Hettie Blonde Tilghman (1871–1933) was an American social activist around Oakland, California in the late 19th-century and early 20th-century. Over the course of her career, she held multiple leadership roles in many activist groups while creating and managing day cares and youth clubs. A major advocate for black women and youth in the Bay Area, Tilghman helped pave the way for many activists who would follow her in subsequent generations. Tilghman co-founded the Phyllis Wheatley Club of the East Bay.

== Biography ==
Born to pioneers John and Rebecca Jones in 1871, Hettie grew up with two older sisters in San Francisco. Their family stayed in San Francisco until 1885 when they moved to Oakland where Hettie would remain the rest of her life. By 1890, Hettie had married Charles F. Tilghman and the couple moved in with his mother Lucinda shortly after. The Tilghman's were an influential African American family who fought for racial equality. Hettie and Charles Tilghman had their first child, Hilda, in 1896 and their second child, Charles Francis, in 1897. Shortly after the birth of Hilda, they moved out of Lucinda’s home and Hettie retired from teaching. Once Charles and Hilda were old enough to enroll in school, Hettie became quite active in public life and began forming various clubs and community building projects. She continued her philanthropic career until she died in 1933.

== Career ==
In the early 1890s, she was both secretary and organist of Bethel A.M.E Church Sunday School of San Francisco and ran a private language school out of her parents’ home, teaching English to Chinese students. Hettie also served on the board of the Home for Aged and Infirm Colored People, opened in 1897 just outside of Mills College. She was then elected president of the California State Federation of Colored Women's Clubs in 1917 and president of the Fannie Wall Children’s Home and Day Nursery in the early 1920s. Within the same time period, she took charge of the Oakland branch of National Association for the Advancement of Colored People. Throughout the 1920s, she was an active member in women’s suffrage and continued her involvement until she died in 1933. One of Hettie’s main areas of focus was helping the marginalized African American community.

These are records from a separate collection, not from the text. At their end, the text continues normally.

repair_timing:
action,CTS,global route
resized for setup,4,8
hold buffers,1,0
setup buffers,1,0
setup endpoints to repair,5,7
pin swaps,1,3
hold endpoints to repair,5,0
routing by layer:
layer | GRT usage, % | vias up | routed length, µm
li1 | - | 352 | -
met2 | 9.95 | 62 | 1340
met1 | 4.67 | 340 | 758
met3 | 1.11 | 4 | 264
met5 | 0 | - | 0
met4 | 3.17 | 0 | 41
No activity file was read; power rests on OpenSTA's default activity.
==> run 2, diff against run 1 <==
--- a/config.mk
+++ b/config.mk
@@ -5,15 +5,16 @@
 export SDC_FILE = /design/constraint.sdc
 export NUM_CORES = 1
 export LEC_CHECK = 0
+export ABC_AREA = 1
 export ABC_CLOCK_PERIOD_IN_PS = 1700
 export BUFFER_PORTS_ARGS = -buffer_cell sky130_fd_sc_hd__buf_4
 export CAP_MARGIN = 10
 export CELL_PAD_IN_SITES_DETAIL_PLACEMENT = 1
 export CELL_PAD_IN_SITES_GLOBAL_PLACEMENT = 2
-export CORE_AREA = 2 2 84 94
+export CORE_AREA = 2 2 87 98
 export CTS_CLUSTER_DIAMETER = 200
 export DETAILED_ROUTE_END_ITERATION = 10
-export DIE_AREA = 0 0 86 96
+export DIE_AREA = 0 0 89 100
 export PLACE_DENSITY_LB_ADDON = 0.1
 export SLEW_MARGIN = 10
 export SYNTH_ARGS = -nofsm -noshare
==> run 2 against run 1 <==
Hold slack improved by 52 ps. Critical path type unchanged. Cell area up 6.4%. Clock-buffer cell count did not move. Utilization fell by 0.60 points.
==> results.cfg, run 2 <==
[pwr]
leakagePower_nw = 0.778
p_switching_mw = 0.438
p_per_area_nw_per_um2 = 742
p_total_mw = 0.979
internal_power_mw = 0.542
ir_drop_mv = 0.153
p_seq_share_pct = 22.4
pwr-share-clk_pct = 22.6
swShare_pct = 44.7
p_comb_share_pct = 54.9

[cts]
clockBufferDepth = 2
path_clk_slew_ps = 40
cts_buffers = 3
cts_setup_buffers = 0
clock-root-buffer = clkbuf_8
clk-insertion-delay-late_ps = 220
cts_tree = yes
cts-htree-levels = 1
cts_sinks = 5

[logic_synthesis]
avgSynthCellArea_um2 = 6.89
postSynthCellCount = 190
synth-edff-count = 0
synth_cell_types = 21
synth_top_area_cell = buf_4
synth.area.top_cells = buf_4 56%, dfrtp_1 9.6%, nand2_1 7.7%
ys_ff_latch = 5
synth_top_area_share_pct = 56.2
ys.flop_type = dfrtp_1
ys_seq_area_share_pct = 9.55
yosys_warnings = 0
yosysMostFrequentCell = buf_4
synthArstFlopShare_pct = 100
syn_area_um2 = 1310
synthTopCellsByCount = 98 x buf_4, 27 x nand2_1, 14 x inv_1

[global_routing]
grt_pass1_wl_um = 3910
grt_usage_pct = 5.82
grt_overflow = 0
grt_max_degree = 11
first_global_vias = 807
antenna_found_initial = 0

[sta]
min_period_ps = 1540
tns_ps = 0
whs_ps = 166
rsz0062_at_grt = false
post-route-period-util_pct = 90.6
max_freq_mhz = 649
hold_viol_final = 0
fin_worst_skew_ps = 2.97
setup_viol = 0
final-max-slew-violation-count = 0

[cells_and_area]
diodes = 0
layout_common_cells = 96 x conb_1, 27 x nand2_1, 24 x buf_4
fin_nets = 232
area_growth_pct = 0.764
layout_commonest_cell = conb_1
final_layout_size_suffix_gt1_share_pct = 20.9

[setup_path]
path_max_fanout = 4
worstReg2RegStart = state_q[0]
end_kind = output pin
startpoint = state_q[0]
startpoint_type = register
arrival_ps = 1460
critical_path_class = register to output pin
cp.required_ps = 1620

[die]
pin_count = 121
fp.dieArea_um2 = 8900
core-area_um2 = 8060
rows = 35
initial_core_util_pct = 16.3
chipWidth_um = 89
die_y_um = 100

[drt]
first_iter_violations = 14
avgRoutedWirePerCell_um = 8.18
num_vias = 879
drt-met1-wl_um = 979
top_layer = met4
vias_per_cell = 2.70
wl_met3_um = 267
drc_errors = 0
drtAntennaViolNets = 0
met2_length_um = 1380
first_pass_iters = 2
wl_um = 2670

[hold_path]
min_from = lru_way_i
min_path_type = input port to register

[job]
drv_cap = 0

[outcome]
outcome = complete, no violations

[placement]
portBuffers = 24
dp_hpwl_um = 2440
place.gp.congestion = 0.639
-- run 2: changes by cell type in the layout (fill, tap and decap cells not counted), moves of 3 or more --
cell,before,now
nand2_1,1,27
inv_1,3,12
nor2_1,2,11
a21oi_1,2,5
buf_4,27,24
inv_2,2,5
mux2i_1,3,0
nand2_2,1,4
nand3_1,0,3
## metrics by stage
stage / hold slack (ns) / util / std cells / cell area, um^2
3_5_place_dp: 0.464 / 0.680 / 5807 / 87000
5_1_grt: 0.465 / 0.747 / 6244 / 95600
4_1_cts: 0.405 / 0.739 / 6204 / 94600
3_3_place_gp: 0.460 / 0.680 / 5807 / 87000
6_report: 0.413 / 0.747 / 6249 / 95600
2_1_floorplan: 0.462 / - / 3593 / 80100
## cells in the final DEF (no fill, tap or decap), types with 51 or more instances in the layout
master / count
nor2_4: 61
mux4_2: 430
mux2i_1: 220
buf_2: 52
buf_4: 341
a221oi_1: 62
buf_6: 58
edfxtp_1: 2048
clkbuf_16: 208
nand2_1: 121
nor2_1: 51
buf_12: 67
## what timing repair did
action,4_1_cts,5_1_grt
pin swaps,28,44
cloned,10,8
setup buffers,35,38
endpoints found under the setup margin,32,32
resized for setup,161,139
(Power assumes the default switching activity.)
==> src/rtl/teclado_pkg.sv <==
// rtl/teclado_pkg.sv - shared FSM states, default parameters and code-width helper for the keypad reader
package teclado_pkg;

    typedef enum logic [1:0] {
        VARRER   = 2'd0,
        AMOSTRAR = 2'd1,
        AVALIAR  = 2'd2
    } estado_t;

    localparam int NUM_COLUNAS_PADRAO          = 4;
    localparam int NUM_LINHAS_PADRAO           = 4;
    localparam int CICLOS_ESTAB_PADRAO         = 2;
    localparam int VARREDURAS_DEBOUNCE_PADRAO  = 3;
    localparam int VARREDURAS_REPETICAO_PADRAO = 16;

    // Width of a key code; never narrower than one bit.
    function automatic int largura_codigo(input int colunas, input int linhas);
        int posicoes;
        posicoes = colunas * linhas;
        return (posicoes > 2) ? $clog2(posicoes) : 1;
    endfunction

endpackage

==> src/rtl/sincronizador_linhas.sv <==
// rtl/sincronizador_linhas.sv - two-flop synchronizer for the asynchronous, active-low keypad rows
module sincronizador_linhas #(
    parameter int NUM_LINHAS = 4
) (
    input  logic                  clock,
    input  logic                  reset,
    input  logic [NUM_LINHAS-1:0] linhas_assinc,
    output logic [NUM_LINHAS-1:0] linhas_sinc
);

    logic [NUM_LINHAS-1:0] meta_q;

    // Reset to the idle (pulled-up) level so no phantom key appears after reset.
    always_ff @(posedge clock) begin
        if (reset) begin
            meta_q      <= '1;
            linhas_sinc <= '1;
        end else begin
            meta_q      <= linhas_assinc;
            linhas_sinc <= meta_q;
        end
    end

endmodule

She worked as the financial secretary of Northern Federation of California Women’s Clubs, created in 1913. The NFCCWC was entirely made of arts, education, and general advancement clubs created by and for women of color to fill the void of these kinds of clubs for black women. Between 1914 and 1918 Tilghman worked with Fannie Wall to raise $1200 to open the Fannie Wall Children’s Home and Day Nursery in West Oakland. This would become the only concurrent daycare and orphanage available to children of color in the area. After the huge success of this center, Tilghman began fundraising for a second children’s care facility which would require a significantly larger amount of capital. Additionally, she worked to establish and manage a YWCA specifically dedicated to black youth. In the 1920s Tilghman took major leadership roles in multiple organizations. For example, she was chosen to be president of the Alameda County League of Colored Women Voters and served a major leadership role in the African American sect of the League of Women Voters. In both organizations, Tilghman advocated for laws that would address the unique needs of women and children.